The table below provides information about the Company’s obligations that are sensitive to changes in interest rates. The
table presents maturities of the Company’s long-term debt and Guaranteed Beneficial Interests in the Company’s
Subordinated Debentures along with the related weighted-average interest rates by expected maturity dates.
(in thousands of dollars)
Expected Maturity Date
(fiscal year) 2004 2005 2006 2007 2008 Thereafter Total Fair Value
Long-term debt (including
receivables financing
facilities) $166,041 $291,633 $298,483 $200,640 $200,701 $863,608
$2,021,106 $2,059,118
Average interest rate 6.5% 3.1% 5.0% 6.9% 6.5% 7.5% 6.3%
Guaranteed Beneficial
Interests in the Company’s
Subordinated Debentures $331,579 $- $- $- $- $200,000 $ 531,579 $ 525,579
Average interest rate 2.7% -% -% -% -% 7.5% 4.5%
During the year ended January 31, 2004, the Company repurchased $6.0 million of its outstanding unsecured notes prior
to their related maturity dates. During the year ended January 31, 2004, the Company also retired $125.9 million of its
6.39% Reset Put Securities (“REPS”) due August 1, 2013 prior to their maturity dates. Interest rates on the repurchased
securities ranged from 6.39% to 6.88%. Maturity dates ranged from 2004 to 2013.

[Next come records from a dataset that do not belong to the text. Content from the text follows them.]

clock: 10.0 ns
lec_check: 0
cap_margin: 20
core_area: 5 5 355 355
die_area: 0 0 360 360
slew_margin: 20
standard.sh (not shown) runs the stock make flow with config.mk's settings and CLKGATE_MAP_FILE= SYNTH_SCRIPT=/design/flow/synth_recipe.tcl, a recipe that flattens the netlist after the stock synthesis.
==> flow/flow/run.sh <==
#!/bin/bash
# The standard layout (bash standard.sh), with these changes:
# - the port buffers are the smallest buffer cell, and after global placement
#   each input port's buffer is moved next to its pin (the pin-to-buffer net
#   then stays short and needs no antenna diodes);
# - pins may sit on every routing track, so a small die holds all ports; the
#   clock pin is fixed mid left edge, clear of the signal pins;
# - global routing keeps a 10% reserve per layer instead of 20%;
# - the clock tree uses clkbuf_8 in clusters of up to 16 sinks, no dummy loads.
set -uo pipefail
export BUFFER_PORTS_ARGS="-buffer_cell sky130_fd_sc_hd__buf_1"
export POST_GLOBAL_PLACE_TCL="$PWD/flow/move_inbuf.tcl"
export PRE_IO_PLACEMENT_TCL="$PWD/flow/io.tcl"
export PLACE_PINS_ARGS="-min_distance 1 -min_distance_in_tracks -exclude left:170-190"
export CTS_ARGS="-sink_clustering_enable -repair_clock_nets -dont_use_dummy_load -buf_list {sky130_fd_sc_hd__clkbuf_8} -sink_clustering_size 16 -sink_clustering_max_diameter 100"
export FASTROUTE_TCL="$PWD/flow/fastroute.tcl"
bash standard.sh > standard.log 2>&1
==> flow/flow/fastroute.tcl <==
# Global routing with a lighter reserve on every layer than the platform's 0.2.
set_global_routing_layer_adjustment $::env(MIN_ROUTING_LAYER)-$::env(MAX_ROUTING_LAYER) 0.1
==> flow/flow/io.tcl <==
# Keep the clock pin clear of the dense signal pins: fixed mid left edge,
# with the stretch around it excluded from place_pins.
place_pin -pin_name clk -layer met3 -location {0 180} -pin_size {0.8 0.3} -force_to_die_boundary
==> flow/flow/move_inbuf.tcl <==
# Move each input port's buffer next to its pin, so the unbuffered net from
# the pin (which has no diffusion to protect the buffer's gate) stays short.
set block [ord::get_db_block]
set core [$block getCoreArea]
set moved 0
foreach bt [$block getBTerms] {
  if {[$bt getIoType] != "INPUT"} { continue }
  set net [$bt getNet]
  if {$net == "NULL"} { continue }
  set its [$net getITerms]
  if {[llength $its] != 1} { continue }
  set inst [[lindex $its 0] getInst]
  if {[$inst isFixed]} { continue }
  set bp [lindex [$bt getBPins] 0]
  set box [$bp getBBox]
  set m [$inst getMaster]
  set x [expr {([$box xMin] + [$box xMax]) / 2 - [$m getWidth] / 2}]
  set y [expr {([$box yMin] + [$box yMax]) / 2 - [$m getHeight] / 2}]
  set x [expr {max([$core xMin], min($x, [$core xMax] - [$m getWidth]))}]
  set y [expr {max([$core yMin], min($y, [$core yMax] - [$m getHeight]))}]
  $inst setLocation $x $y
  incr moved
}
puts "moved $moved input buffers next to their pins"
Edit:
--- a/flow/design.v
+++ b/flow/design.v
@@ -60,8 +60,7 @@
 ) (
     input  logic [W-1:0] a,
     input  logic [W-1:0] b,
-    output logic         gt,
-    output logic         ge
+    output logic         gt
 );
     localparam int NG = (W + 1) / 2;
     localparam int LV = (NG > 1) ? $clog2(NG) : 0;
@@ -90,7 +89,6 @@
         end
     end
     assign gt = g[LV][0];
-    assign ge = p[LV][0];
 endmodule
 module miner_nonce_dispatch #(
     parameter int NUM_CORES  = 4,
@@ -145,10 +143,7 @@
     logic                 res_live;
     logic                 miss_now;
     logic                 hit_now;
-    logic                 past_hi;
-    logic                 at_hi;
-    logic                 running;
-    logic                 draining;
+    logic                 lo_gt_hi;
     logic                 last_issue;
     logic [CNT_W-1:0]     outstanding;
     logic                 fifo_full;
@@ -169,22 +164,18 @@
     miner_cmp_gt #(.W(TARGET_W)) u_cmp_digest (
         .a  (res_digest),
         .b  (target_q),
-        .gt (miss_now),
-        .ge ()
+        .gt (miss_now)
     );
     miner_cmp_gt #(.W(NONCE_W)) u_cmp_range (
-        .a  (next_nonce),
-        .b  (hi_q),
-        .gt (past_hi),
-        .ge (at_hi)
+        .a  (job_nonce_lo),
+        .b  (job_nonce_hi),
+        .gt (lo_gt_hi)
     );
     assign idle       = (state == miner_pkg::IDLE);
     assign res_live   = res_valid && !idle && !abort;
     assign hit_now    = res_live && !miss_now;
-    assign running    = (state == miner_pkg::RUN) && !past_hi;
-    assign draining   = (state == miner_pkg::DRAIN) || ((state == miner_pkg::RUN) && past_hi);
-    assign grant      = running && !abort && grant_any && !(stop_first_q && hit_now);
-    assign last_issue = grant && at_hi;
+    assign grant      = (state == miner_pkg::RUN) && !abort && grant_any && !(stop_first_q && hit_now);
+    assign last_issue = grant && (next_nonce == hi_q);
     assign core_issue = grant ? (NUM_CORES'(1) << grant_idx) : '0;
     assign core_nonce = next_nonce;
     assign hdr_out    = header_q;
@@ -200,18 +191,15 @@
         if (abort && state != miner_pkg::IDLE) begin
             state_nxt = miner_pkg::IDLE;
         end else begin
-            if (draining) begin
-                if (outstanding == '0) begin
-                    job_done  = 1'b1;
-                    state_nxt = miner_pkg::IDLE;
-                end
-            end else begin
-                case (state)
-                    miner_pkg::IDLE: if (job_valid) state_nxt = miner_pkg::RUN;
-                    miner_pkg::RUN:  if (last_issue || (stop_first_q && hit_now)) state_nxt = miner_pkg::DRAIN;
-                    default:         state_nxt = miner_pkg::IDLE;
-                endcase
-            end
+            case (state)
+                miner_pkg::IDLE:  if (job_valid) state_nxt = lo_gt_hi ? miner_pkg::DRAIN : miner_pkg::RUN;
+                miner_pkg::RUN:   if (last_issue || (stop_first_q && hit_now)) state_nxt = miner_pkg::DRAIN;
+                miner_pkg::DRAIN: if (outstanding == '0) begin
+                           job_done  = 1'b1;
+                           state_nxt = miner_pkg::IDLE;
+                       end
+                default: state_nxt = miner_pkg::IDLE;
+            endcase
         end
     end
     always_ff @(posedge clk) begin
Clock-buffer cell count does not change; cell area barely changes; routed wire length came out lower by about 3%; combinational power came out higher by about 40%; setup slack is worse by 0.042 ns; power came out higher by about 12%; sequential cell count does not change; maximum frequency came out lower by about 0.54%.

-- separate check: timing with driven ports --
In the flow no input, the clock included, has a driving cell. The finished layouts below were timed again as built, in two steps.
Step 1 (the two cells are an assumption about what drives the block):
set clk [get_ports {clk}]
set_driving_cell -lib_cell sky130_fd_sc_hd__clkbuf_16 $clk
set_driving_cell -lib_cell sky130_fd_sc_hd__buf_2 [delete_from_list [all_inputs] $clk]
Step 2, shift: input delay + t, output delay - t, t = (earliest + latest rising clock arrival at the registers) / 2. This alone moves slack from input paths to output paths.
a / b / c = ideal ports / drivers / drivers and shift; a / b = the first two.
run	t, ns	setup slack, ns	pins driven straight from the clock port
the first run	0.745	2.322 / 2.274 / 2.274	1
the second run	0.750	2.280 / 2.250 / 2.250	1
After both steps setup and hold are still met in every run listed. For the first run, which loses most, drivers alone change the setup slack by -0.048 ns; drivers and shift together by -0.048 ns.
Context: an optimization exercise on an open-source flow, tuned for small area and a short achievable clock period. The choices shown serve that exercise and are no tape-out recipe.
In this exercise RTL edits were held to simulation tests only and were not proved equivalent to the original.
No activity file was given, so power comes from the tool's default toggle rates.

**design/flow/run.sh**
```bash
#!/bin/bash
# synth_recipe.tcl (not shown) runs the flow's synth.tcl, then flattens the netlist and writes it again
# the make line also repeats each setting of config.mk as NAME=value (left out here)
make -C /OpenROAD-flow-scripts/flow DESIGN_CONFIG=/design/flow/config.mk WORK_HOME=/design/flow/orfs CLKGATE_MAP_FILE= SYNTH_SCRIPT=/design/flow/synth_recipe.tcl finish
```
**design/flow/config.mk**
```make
export PLATFORM = sky130hd
export DESIGN_NAME = controller_datapath
export DESIGN_NICKNAME = controller_datapath
export VERILOG_FILES = /design/flow/design.v
export SDC_FILE = /design/flow/constraint.sdc
export NUM_CORES = 4
export LEC_CHECK = 0
export CAP_MARGIN = 20
export CORE_MARGIN = 2
export CORE_UTILIZATION = 40
export SETUP_SLACK_MARGIN = 3.0
export SLEW_MARGIN = 20
```
**design/flow/constraint.sdc**
```tcl
create_clock -name core_clock -period 7.5 [get_ports {clk}]
set_input_delay 1.5000 -clock core_clock [delete_from_list [all_inputs] [get_ports {clk}]]
set_output_delay 1.5000 -clock core_clock [all_outputs]
set_load 0.01 [all_outputs]
```
This is an optimization exercise on Yosys and OpenROAD, whose aim is small area, a short achievable clock period and few clock cycles per item, not a production implementation. Only simulation tests tie the RTL to the original design; equivalence was not proved. Power is estimated from default activity; no workload was simulated.

Design rosetta_core, start of the top module:
module rosetta_core #(
    parameter int num_pe = rosetta_pkg::num_pe,
    parameter int word_w = rosetta_pkg::word_w
) (
    input  logic                          clk,
    input  logic                          rst,
    output logic                          im_ren,
    output rosetta_pkg::pc_t              im_raddr,
    input  rosetta_pkg::inst_t            im_rdata,
    output logic                          pam_x_ren,
    output rosetta_pkg::row_addr_t        pam_x_raddr,
    input  logic [num_pe-1:0]             pam_x_rdata,
    output logic                          am_x_ren,
    output rosetta_pkg::row_addr_t        am_x_raddr,
    input  logic [num_pe*word_w-1:0]      am_x_rdata,
    output logic                          bm_ren,
    output rosetta_pkg::row_addr_t        bm_raddr,
    input  logic [num_pe*word_w-1:0]      bm_rdata,
    output logic                          wm_ren,
    output rosetta_pkg::waddr_t           wm_raddr,
    input  logic [num_pe*word_w-1:0]      wm_rdata,
    output logic                          am_r_wen,
    output rosetta_pkg::row_addr_t        am_r_waddr,
    output logic [num_pe*word_w-1:0]      am_r_wdata,
    output logic                          done
);
    logic [$clog2(num_pe)-1:0]  e1_k;
    logic                       e1_empty;
    logic                       e2_first;
    logic [word_w-1:0]          act_elem;
    core_sequencer #(
        .num_pe(num_pe)
    ) sequencer_inst (
        .clk         (clk),
        .rst         (rst),
        .im_ren      (im_ren),
        .im_raddr    (im_raddr),
        .im_rdata    (im_rdata),
        .pam_x_ren   (pam_x_ren),
        .pam_x_raddr (pam_x_raddr),
        .pam_x_rdata (pam_x_rdata),
        .am_x_ren    (am_x_ren),
        .am_x_raddr  (am_x_raddr),
        .bm_ren      (bm_ren),
        .bm_raddr    (bm_raddr),
        .wm_ren      (wm_ren),
        .wm_raddr    (wm_raddr),
        .am_r_wen    (am_r_wen),
        .am_r_waddr  (am_r_waddr),
        .done        (done),
        .e1_k        (e1_k),
        .e1_empty    (e1_empty),
        .e2_first    (e2_first)
    );
    assign act_elem = e1_empty ? '0 : am_x_rdata[e1_k * word_w +: word_w];
    mac_array #(
        .num_pe(num_pe),
        .word_w(word_w)
    ) mac_array_inst (
  ...
For scale: about 3200 cells after synthesis, ~390 flip-flops, about 340 I/O pins, ~31000 sq um of cells after synthesis.
clock: 9.0 ns
lec_check: 0
cap_margin: 20
core_margin: 2
core_utilization: 60
setup_slack_margin: 5
slew_margin: 20
run.sh (not shown) runs the stock make flow with config.mk's settings and CLKGATE_MAP_FILE= SYNTH_SCRIPT=/design/flow/synth_recipe.tcl, a recipe that flattens the netlist after the stock synthesis.
The baseline completed without violations.
Testbench counts at the start, summed over its fixed seeds: cycles 4,897, items 1,180.
Change:
--- a/flow/config.mk
+++ b/flow/config.mk
@@ -9,4 +9,3 @@
 export CORE_MARGIN = 2
-export CORE_UTILIZATION = 60
-export SETUP_SLACK_MARGIN = 5
+export CORE_UTILIZATION = 40
 export SLEW_MARGIN = 20
=> Final area shrinks by 15%; count of clock-buffer cells in the layout grows by 6; core utilization shrinks by 36 points; global-route usage shrinks by 15 points; clock power shrinks by about 2%; via count shrinks by 14%; hold slack barely changes; sequential power shrinks by about 6%.
Change:
--- a/flow/config.mk
+++ b/flow/config.mk
@@ -7,5 +7,7 @@
 export LEC_CHECK = 0
+export ABC_CLOCK_PERIOD_IN_PS = 4000
 export CAP_MARGIN = 20
 export CORE_MARGIN = 2
-export CORE_UTILIZATION = 40
+export CORE_UTILIZATION = 60
+export SETUP_SLACK_MARGIN = 5
 export SLEW_MARGIN = 20
After rerunning:
- The changed run ran to the end with no violations
- maximum frequency went up by 42%
- synthesized area does not change
- cell area went up by 17%
- critical path depth went up by 12
- power went up by 27%

* * *

job 5358:
rosetta_core, a different RTL version from the one above (not shown whole).
Size: about 3100 cells after synthesis, about 420 flip-flops.
export LEC_CHECK = 0
export CAP_MARGIN = 20
export CORE_MARGIN = 2
export CORE_UTILIZATION = 60
export SETUP_SLACK_MARGIN = 5
export SLEW_MARGIN = 20
export TNS_END_PERCENT = 0
create_clock -name core_clock -period 9.0 [get_ports {clk}]
standard.sh (not shown) runs the stock make flow with config.mk's settings and CLKGATE_MAP_FILE= SYNTH_SCRIPT=/design/flow/synth_recipe.tcl, a recipe that flattens the netlist after the stock synthesis.
==> flow/flow/run.sh <==
#!/bin/bash
# The standard layout, with plain buf_1 cells as the port buffers instead of the
# delay buffers buffer_ports picks by itself. The whole make output goes to layout.log.
set -euo pipefail
bash standard.sh "BUFFER_PORTS_ARGS=-buffer_cell sky130_fd_sc_hd__buf_1" finish > layout.log 2>&1
Job 5358: full flow OK, the timing, design-rule and antenna checks passed
Testbench counts of job 5358, summed over its fixed seeds: cycles 4,944, items 1,180.
The following lists how job 5345 was set up differently from job 5358:
Settings: changing CORE_UTILIZATION from 60 to 55; removing TNS_END_PERCENT (formerly 0); changing SETUP_SLACK_MARGIN from 5 to 4.5.
Findings:
- Total power was lower in the run labelled job 5345.
- Delta (job 5345 minus job 5358): static leakage went down; share of layout cells above drive strength 1 went down.
For job 4460, these inputs were changed with respect to job 5345:
Settings: SETUP_SLACK_MARGIN: 4.5 -> 5.
--- outcome ---
- Job 5345 → job 4460: instance area at placement held steady; share of the clock period used by the worst path fell 3.0 points; worst slew margin relative to its limit down 2.6 points; via count increased by 914 relative to the old numbers.
- Job 4460: all-layer global routing usage 2.2 points above job 5345
- Setup slack was higher in job 4460 than in job 5345.
The following lists how job 5881 was set up differently from job 4460:
Settings: putting TNS_END_PERCENT at 0 where nothing was set; putting CTS_CLUSTER_SIZE at 25 where nothing was set; putting CTS_CLUSTER_DIAMETER at 80 where nothing was set.
Notes after the runs:
- Leakage power of job 5881 falls short of that of job 4460 by a little under 10%.
- Compared with job 4460, number of nets in the final layout in job 5881 decreased by a few percent.
- Compared to job 4460, job 5881 shows a narrower setup margin.
For job 914, these inputs were changed with respect to job 5881:
Settings: CTS_CLUSTER_SIZE no longer set, was 25; CTS_CLUSTER_DIAMETER no longer set, was 80; TNS_END_PERCENT now 10, was 0.
### Flow results
Worst setup slack, job 5881 and job 914: larger value in job 914
From job 5881 to job 914 the numbers moved as follows: final design instance area without fill has increased, total met2 wirelength after detailed routing went up.
Job 914 was carried through to the last stage, and its layout satisfied the timing, design-rule and antenna checks.
Modified inputs, job 3046 compared to job 914
Settings: CORE_UTILIZATION now 65, was 55.
## What came out
- Taking job 914 as the reference, in job 3046 setup slack saw a decrease, total wire length saw an increase, share of final layout cell area taken by clock buffers and inverters saw little to no change.
- Job 3046: no failed stages, no open violations at the end

## static timing again, ports no longer ideal
The results above use ideal ports. As a check the final layouts listed here were re-extracted and re-timed, cells and wires unchanged.
Step 1 sets driving cells, clkbuf_16 on the clock port and buf_2 on the other inputs (assumed; they add their load-dependent delay and slew).
Step 2 also shifts input and output timing later by t, the mid clock arrival at the registers, as if the neighbouring blocks saw the same clock.
a / b / c = no drivers / after step 1 / after step 2; a / b = the first two.
run | shift t [ns] | setup WS [ns] | worst setup path after step 2 | clock arrival spread, ns | slew at the worst register clock pin (ns)
the first run of note 1 | 0.678 | 4.606 / 4.547 / 4.606 | register to register | 0.039 / 0.039 | 0.07 / 0.07
the second run of note 1 | 0.657 | 2.750 / 2.750 / 2.750 | register to register | 0.030 / 0.031 | 0.07 / 0.07
the third run of note 1 | 0.678 | 4.606 / 4.547 / 4.606 | register to register | 0.039 / 0.039 | 0.07 / 0.07
job 5358 | 0.663 | 4.844 / 4.807 / 4.716 | input to register | 0.031 / 0.032 | 0.07 / 0.07
job 5345 | 0.651 | 4.578 / 4.578 / 4.578 | register to register | 0.026 / 0.026 | 0.07 / 0.07
job 4460 | 0.667 | 4.852 / 4.792 / 4.729 | input to register | 0.017 / 0.018 | 0.06 / 0.06
job 5881 | 0.682 | 4.802 / 4.740 / 4.777 | input to register | 0.028 / 0.028 | 0.10 / 0.10
job 914 | 0.666 | 4.879 / 4.820 / 4.660 | input to register | 0.026 / 0.026 | 0.07 / 0.07
job 3046 | 0.659 | 4.874 / 4.844 / 4.703 | input to register | 0.020 / 0.020 | 0.07 / 0.07
After both steps setup and hold are still met in every run listed. For job 914, which loses most, drivers alone change the setup slack by -0.059 ns; drivers and shift together by -0.219 ns.
Context: an optimization exercise on an open-source flow, tuned for small area, a short achievable clock period and few clock cycles per item. The choices shown serve that exercise and are no tape-out recipe.
Function was checked by simulation only, so behaviour that the tests miss may differ from the original.
The flow treats the clock pin as an ideal source, which a real chip does not have.

Setup of lane 1:
// aesDecryptTop
module aesDecryptTop
(
    input  logic   clk,
    input  logic   rstN,
    input  logic   inValid,
    input  logic [128-1:0]  cipherText,
    input  logic [1408-1:0] expandedKey,
    output logic   outValid,
    output logic [128-1:0]  plainText
);
For scale: roughly 6100 cells after synthesis, roughly 1400 flip-flops, about 63000 um2 of cells after synthesis.
Settings: LEC_CHECK=0, CAP_MARGIN=20, CORE_AREA=4 4 376 376, DETAILED_ROUTE_END_ITERATION=24, DIE_AREA=0 0 380 380, SLEW_MARGIN=20; clock period 21.0 ns.
standard.sh (not shown) runs the stock make flow with config.mk's settings and CLKGATE_MAP_FILE= SYNTH_SCRIPT=/design/flow/synth_recipe.tcl, a recipe that flattens the netlist after the stock synthesis.
==> flow/flow/run.sh <==
#!/bin/bash
# The standard layout (standard.sh), with:
#  - synthesis by synth_recipe.tcl, but ABC mapping with an area-oriented script
#    (abc -script replaced; flip-flops are mapped before ABC, so unchanged),
#    without the three-input XOR cells;
#  - buf_1 port buffers, pins one track apart;
#  - timing repair aiming below the 21 ns period (SETUP_SLACK_MARGIN);
#  - a clock tree of clkbuf_16 without dummy loads, and without a wider
#    spacing rule on its root net (which clashed with neighbouring pins);
#  - the state flip-flops and output buffers one size up before the clock
#    tree (flow/pre_cts.tcl);
#  - if the routed layout has antenna or routing violations, placement and
#    routing are redone once or twice with a slightly different placement
#    density.
# Each run of standard.sh logs to standard_flow_N.log; ORFS keeps each step's
# log under orfs/logs/.
set -uo pipefail
W=$PWD
MARGIN="15.3"
CTSBUF="sky130_fd_sc_hd__clkbuf_16"
CTSEXTRA="-sink_clustering_size 25 -sink_clustering_max_diameter 80"
DENSITY="0.50"
EXTRA="GPL_ROUTABILITY_DRIVEN=0"
cp flow/map.abc $W/map.abc
cat > $W/my_synth.tcl <<EOT
proc abc {args} {
  set i [lsearch -exact \$args -script]
  if {\$i >= 0} { lset args [expr {\$i+1}] $W/map.abc }
  foreach c {xor3_1 xor3_2 xor3_4 xnor3_1 xnor3_2 xnor3_4} { lappend args -dont_use sky130_fd_sc_hd__\$c }
  yosys abc {*}\$args
}
source $W/synth_recipe.tcl
EOT
run_flow() {
  bash standard.sh \
    SYNTH_SCRIPT=$W/my_synth.tcl \
    BUFFER_PORTS_ARGS="-buffer_cell sky130_fd_sc_hd__buf_1" \
    PLACE_PINS_ARGS="-min_distance 1 -min_distance_in_tracks" \
    SETUP_SLACK_MARGIN=$MARGIN \
    PRE_CTS_TCL=$W/flow/pre_cts.tcl \
    CTS_ARGS="-sink_clustering_enable -repair_clock_nets -dont_use_dummy_load -apply_ndr none -buf_list {$CTSBUF} $CTSEXTRA" \
    $EXTRA "$@"
}
# a layout is retried if it is missing, has antenna violations or the
# detailed router left violations.
layout_ok() {
  local odb=$W/orfs/results/sky130hd/aesDecryptTop/base/6_final.odb
  local drc=$W/orfs/reports/sky130hd/aesDecryptTop/base/5_route_drc.rpt
  [[ -f $odb ]] || { echo "no final layout"; return; }
  [[ -s $drc ]] && { echo "routing violations"; return; }
  printf 'read_db %s\nputs "ANTENNAS [check_antennas]"\n' "$odb" > $W/antennas.tcl
  openroad -no_init -exit $W/antennas.tcl > $W/antennas_check.log 2>&1
  local n=$(grep -o 'ANTENNAS [0-9]*' $W/antennas_check.log | awk '{print $2}' | tail -1)
  [[ "$n" == "0" ]] && { echo ok; return; }
  echo "antenna violations: ${n:-unknown}"
}
run_flow PLACE_DENSITY=$DENSITY finish > standard_flow_0.log 2>&1
for try in 1 2; do
  st=$(layout_ok)
  echo "layout check after try $((try-1)): $st" >> flow_retries.log
  [[ "$st" == "ok" ]] && break
  bash standard.sh clean_place clean_cts clean_route clean_finish > standard_clean_$try.log 2>&1
  d=$(python3 -c "print(f'{$DENSITY + 0.01*$try:.2f}')")
  run_flow PLACE_DENSITY=$d finish > standard_flow_$try.log 2>&1
done
==> flow/flow/map.abc <==
&get -n; &st; &dch; &nf -R 20; &put
Other scripts of this flow, unchanged in this note and not shown: flow/flow/pre_cts.tcl
Testbench counts of lane 1, summed over its fixed seeds: cycles 5,640, items 512.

The Company is exposed to market risk from changes in the interest rates on certain receivable financing facilities and
$331.6 million of the Guaranteed Beneficial Interests in the Company’s Subordinated Debentures. Outstanding balances
under these facilities bear interest at a variable rate based on a spread over LIBOR. Based on the amount outstanding as
of January 31, 2004, a 100 basis point change in interest rates would result in an approximate $5.8 million annual change
to interest expense.
In fiscal 2003, the Company announced its intention to redeem its $331.6 million Preferred Securities included in
Guaranteed Preferred Beneficial Interests in the Company’s Subordinated Debentures anticipating that such redemption
would occur on February 2, 2004. Accordingly, $331.6 million of Guaranteed Preferred Beneficial Interests in
Company’s Subordinated Debentures is included in current liabilities on the Company’s consolidated balance sheet at
January 31, 2004. The Company redeemed the $331.6 million Preferred Securities on February 2, 2004 as planned.